= THE PROBLEM =
Only one stretch of the data below should be repeated: the lines from the line containing "26636 | 365 |" through the line containing "t (ns): 1.036", inclusive, exactly as they are.

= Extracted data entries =
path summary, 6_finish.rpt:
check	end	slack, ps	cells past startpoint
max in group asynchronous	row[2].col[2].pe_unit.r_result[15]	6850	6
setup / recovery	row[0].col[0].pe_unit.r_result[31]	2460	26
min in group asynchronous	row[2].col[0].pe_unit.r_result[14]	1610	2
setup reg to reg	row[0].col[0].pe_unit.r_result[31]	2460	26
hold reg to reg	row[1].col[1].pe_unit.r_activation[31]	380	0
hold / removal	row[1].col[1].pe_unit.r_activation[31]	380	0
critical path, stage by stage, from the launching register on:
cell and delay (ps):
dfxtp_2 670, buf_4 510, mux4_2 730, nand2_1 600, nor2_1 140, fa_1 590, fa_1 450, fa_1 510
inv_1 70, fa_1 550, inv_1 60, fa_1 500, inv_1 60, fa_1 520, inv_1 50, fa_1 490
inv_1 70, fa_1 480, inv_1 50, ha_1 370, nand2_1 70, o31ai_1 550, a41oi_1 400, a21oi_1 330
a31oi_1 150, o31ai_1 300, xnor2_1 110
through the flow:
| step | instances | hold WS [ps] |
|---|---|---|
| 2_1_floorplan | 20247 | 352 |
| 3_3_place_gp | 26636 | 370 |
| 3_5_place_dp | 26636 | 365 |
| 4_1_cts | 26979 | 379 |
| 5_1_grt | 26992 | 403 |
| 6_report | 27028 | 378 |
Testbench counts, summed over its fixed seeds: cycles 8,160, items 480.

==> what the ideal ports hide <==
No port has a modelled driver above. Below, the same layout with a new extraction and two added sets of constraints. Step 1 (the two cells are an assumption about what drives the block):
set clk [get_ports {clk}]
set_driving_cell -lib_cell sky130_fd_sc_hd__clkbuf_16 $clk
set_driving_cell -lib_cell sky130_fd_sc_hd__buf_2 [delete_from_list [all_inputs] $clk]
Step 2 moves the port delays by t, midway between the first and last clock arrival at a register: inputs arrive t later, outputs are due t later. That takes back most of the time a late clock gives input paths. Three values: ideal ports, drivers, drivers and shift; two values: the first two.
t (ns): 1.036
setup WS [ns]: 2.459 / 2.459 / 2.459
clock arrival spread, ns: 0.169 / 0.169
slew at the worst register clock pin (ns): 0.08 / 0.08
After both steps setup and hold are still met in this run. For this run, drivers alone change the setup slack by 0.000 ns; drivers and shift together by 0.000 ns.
==
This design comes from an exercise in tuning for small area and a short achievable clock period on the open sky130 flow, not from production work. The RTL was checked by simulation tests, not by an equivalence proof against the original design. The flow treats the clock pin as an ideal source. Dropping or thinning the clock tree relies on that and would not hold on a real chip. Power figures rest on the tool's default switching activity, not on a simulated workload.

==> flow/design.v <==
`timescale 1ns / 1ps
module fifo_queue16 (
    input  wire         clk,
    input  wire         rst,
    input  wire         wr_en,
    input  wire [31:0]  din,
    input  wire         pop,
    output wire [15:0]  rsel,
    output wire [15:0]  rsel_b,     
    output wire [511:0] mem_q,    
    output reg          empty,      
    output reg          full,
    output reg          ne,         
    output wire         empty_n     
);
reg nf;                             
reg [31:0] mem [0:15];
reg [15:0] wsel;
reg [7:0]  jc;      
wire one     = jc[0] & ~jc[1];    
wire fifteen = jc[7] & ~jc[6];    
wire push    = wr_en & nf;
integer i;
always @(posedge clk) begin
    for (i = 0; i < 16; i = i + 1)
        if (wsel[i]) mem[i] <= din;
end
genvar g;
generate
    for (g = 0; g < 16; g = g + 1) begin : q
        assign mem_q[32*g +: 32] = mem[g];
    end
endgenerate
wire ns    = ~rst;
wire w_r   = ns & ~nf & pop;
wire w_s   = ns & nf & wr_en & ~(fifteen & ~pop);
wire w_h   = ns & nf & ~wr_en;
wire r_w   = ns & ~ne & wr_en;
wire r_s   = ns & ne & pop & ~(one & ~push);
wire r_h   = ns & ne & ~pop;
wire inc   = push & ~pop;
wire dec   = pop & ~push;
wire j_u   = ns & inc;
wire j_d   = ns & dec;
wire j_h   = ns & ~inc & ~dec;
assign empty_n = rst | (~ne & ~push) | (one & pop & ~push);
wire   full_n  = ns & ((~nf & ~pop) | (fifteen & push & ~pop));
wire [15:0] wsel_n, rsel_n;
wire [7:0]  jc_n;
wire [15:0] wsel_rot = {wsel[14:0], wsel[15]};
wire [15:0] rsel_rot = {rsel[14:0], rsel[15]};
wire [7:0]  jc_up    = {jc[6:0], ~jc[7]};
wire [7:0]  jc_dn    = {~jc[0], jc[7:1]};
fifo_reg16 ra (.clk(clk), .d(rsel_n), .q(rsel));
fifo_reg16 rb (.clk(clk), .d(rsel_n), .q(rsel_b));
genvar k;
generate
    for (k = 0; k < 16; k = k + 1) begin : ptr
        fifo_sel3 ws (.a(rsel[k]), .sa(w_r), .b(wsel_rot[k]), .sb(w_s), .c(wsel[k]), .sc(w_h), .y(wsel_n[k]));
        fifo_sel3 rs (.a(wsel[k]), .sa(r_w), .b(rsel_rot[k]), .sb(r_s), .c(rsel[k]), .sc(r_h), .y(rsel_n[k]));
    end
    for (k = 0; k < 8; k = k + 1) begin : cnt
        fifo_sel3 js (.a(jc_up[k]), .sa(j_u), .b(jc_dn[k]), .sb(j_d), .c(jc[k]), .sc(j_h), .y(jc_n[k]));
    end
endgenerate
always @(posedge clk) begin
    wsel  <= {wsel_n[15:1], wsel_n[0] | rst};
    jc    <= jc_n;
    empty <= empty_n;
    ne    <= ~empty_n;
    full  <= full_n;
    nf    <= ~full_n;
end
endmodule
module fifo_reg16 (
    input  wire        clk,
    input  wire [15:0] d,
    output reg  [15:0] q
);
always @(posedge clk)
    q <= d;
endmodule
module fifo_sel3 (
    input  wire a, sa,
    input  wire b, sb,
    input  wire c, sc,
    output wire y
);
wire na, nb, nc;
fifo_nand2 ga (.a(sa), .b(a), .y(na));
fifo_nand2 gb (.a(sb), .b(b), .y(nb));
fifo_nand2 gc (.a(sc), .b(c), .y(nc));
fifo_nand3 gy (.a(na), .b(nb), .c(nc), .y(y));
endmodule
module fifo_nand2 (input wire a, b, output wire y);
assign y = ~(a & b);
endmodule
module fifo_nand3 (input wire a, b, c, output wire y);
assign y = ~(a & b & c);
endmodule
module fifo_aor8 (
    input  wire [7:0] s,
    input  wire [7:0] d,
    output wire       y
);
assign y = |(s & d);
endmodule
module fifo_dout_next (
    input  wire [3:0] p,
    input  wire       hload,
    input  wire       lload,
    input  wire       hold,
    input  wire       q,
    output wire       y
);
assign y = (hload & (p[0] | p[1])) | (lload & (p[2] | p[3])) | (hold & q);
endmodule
---
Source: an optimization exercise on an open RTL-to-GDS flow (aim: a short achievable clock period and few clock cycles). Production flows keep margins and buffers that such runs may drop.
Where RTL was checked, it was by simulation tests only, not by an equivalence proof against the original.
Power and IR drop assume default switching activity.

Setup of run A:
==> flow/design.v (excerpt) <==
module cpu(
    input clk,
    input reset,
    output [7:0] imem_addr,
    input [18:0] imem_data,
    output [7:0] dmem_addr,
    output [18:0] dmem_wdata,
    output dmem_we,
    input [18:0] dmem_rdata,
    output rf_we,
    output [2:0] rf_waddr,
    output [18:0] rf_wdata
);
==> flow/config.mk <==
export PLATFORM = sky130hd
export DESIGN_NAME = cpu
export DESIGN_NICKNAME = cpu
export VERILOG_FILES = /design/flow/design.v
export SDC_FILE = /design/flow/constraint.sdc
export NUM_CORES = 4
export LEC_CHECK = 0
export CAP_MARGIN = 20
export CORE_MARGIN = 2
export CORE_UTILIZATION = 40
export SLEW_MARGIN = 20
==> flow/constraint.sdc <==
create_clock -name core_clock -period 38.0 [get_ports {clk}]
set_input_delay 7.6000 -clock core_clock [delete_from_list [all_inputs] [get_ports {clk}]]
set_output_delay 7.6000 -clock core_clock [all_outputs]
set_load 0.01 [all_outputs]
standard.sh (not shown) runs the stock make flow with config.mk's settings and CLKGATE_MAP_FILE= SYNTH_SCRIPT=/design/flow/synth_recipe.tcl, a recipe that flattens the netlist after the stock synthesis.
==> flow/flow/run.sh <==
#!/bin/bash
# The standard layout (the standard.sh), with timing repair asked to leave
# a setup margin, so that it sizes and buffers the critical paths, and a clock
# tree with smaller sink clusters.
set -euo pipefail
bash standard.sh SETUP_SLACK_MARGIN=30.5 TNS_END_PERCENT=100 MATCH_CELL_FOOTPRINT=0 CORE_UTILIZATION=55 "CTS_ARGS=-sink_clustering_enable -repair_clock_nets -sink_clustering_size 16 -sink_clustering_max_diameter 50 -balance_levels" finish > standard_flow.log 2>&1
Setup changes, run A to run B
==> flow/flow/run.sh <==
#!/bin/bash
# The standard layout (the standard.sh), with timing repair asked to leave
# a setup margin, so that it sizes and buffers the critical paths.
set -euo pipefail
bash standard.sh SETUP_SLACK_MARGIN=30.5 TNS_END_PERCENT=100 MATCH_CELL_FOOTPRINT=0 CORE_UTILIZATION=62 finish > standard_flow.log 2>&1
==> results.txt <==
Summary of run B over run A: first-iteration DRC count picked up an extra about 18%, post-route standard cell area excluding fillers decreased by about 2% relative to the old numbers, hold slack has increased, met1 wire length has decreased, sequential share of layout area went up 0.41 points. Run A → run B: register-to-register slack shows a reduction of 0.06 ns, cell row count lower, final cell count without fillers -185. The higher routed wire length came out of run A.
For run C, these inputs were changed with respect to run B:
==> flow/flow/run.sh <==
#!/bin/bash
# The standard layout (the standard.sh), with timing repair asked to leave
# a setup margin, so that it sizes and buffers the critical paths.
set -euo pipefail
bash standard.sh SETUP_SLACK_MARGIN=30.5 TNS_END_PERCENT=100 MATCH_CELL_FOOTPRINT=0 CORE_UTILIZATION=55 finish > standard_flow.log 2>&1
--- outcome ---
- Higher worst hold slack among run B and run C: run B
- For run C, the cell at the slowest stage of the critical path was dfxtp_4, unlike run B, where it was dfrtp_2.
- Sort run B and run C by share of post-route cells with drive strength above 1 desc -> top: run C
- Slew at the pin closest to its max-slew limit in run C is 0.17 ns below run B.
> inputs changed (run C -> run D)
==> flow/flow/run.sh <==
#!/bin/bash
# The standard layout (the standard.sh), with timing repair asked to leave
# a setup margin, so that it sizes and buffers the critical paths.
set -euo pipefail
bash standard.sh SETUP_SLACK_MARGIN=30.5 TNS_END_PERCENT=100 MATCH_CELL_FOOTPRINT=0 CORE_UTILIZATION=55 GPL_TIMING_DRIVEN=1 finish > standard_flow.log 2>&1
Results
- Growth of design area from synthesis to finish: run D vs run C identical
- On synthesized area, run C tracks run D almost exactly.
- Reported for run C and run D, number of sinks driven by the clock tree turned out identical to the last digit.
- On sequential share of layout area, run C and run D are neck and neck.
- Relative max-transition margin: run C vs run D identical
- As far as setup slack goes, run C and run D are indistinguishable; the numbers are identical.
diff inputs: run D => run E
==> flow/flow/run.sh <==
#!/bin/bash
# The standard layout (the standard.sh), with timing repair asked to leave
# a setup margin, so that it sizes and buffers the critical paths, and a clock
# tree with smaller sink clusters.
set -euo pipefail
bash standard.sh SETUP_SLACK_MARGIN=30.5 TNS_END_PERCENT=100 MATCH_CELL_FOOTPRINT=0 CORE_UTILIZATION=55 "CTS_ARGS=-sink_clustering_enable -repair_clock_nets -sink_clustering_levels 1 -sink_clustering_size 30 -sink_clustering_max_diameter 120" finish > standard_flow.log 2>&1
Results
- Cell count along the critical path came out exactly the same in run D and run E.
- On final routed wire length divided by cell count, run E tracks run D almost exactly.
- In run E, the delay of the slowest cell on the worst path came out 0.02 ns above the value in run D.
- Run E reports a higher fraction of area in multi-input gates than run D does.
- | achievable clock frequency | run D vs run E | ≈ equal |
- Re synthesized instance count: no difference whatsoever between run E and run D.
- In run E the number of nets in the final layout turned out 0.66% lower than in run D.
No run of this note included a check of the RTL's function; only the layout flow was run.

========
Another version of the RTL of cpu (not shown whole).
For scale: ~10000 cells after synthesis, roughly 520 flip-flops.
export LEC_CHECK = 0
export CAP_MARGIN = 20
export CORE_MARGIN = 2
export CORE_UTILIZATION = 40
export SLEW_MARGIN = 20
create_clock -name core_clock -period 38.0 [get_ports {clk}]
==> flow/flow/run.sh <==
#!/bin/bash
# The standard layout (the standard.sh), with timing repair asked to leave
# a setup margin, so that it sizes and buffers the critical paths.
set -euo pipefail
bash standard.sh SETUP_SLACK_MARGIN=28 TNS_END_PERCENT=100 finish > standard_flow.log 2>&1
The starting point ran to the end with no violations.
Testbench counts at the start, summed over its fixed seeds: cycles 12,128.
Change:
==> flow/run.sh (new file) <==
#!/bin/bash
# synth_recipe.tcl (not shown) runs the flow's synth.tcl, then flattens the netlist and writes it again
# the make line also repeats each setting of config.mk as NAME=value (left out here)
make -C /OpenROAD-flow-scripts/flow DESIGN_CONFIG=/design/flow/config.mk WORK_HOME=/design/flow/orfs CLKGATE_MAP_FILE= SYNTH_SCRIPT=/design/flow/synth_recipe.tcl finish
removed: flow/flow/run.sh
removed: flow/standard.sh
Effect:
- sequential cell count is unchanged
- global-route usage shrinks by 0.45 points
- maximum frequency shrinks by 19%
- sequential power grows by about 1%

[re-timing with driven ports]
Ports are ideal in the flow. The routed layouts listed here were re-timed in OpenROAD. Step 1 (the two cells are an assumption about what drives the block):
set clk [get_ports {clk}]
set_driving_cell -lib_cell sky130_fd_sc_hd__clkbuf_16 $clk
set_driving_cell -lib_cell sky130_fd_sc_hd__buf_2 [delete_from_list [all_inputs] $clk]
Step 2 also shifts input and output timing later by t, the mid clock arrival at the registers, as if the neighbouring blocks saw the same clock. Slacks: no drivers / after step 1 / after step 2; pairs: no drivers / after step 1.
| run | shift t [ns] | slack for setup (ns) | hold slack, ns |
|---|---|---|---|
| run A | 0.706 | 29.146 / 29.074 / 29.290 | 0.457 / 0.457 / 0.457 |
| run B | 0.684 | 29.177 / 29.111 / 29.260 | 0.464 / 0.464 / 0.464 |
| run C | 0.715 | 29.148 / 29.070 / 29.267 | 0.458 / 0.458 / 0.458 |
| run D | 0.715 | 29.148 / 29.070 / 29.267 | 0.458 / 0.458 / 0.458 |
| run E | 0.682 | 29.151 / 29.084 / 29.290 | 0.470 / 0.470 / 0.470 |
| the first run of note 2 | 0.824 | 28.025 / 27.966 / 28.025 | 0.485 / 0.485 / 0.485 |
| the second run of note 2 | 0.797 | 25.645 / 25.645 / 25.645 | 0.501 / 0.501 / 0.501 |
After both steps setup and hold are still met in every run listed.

= ANSWER BELOW =
| 3_5_place_dp | 26636 | 365 |
| 4_1_cts | 26979 | 379 |
| 5_1_grt | 26992 | 403 |
| 6_report | 27028 | 378 |
Testbench counts, summed over its fixed seeds: cycles 8,160, items 480.

==> what the ideal ports hide <==
No port has a modelled driver above. Below, the same layout with a new extraction and two added sets of constraints. Step 1 (the two cells are an assumption about what drives the block):
set clk [get_ports {clk}]
set_driving_cell -lib_cell sky130_fd_sc_hd__clkbuf_16 $clk
set_driving_cell -lib_cell sky130_fd_sc_hd__buf_2 [delete_from_list [all_inputs] $clk]
Step 2 moves the port delays by t, midway between the first and last clock arrival at a register: inputs arrive t later, outputs are due t later. That takes back most of the time a late clock gives input paths. Three values: ideal ports, drivers, drivers and shift; two values: the first two.
t (ns): 1.036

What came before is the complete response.